1. MIKE TYSON – PUNCH OUT
No surprise that “Iron Mike” is tough to beat. Back in 1987, when the game was released, Tyson was the undefeated Heavyweight champion of the world.
But damn, he’s so tough, it’s nearly impossible to land a punch, let alone knock the guy down. And if he hits you just once with that uppercut, you’re out. Shee-it.
Unpredictable, super powerful, quick, and with crazy defense, many gamers have never managed to beat Tyson at his own game.
What it takes: You basically have to block and dodge and hope for the best. If you manage to hang in for the first minute and a half, he’ll get tired and you’ll be able to land a couple of counter-punches before he pummels you some more.
2. LOU THE DEVIL – GUITAR HERO III
Beating devilish Lou at Guitar Hero takes dedicated hours of practice to achieve. Like hours and hours of practice. Like weeks of practice. It takes playing through the same bloody song over and over and over again, so often that beating him is bound to sour relations between you and your neighbors. Forever.
That said, if you do (WHEN you do) beat Lou on Expert, you can truly claim to be one of the best fake guitar players in the world.
Yeah, that’s cool, but odds are you can’t actually play a guitar anywhere near as well. Because you spend too much time playing video games.

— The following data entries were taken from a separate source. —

==> config.mk <==
export PLATFORM = sky130hd
export DESIGN_NAME = ieee_fp_adder
export DESIGN_NICKNAME = d
export VERILOG_FILES = /design/src/rtl/ieee_fp_adder.sv
export SDC_FILE = /design/constraint.sdc
export NUM_CORES = 1
export LEC_CHECK = 0
export ABC_AREA = 1
export BUFFER_PORTS_ARGS = -buffer_cell sky130_fd_sc_hd__buf_2
export CAP_MARGIN = 25
export CORE_UTILIZATION = 58
export CTS_CLUSTER_DIAMETER = 30
export CTS_CLUSTER_SIZE = 24
export DETAILED_ROUTE_END_ITERATION = 10
export PLACE_DENSITY = 0.9
export RECOVER_POWER = 100
export SYNTH_ARGS = -nofsm -noshare
export SYNTH_HDL_FRONTEND = slang
export SYNTH_SLANG_ARGS = --single-unit
==> constraint.sdc <==
create_clock -name clk -period 0.8 [get_ports clk]
set_input_delay 0.12 -clock clk [delete_from_list [all_inputs] [get_ports clk]]
set_output_delay 0.12 -clock clk [all_outputs]
set_load 0.02 [all_outputs]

3. TABUU – SUPER SMASH BROS. BRAWL
How hard can beating a boss in a game called Super Smash Bros. Brawl possibly be?
Pretty fucking hard.
Like days stolen from your life hard.
Tabuu is the “embodiment of subspace,” after all. Also he’s really creepy-looking.
Beating Tabuu requires learning his various primary attacks which include, but are not limited to: Dark Cannon, Side Spear, Dual Eye Lasers, Teleport Explosion, Bullet Rain… and the list goes on.
There are 15 in all.
Once your figure out what each attack involves, how to defend yourself against them (or dodge them entirely), and how to counter them, you’re home free.
Just don’t get his tactics mixed up or you’re a dead man.
4. ABSOLUTE VIRTUE – FINAL FANTASY XI
Not only does Absolute Virtue have possibly the worst name in the history of gaming, the battle to defeat him takes 18 hours—and that’s according to Final Fantasy’s designers.
You got to figure there are some gamers out there who have the skills to defeat him but just aren’t hardcore enough for 18-hours or combating a single boss, risking passing out, or vomiting.
Why would anyone want to do this?
Worse still would be putting in all that time and then not winning the battle. Going for 16, 17, 18 hours and losing.
How do you recover from something like that? Could you ever game again? Probably, but you’d have to replace your controller first.
5. HITLER – WOLFENSTEIN 3D
As he is already the poster boy for ultimate evil, it is somewhat fitting that Hitler was made to be so damned difficult to beat.
But you’d think that the game’s designers would want gamers to be able to beat Hitler. Like isn’t making Hitler nearly impossible to beat kind of a slap in the face?
What we want is to be able to engage in some revisionist history and unload on the bastard (like this), but instead we have to try to wrangle the Hitler-as-fastest-man-in-the-world. (Really, he’s stupid quick.)
Oh yeah, and he’s wearing a humongous suit of armor and has two quad chain guns in each hand.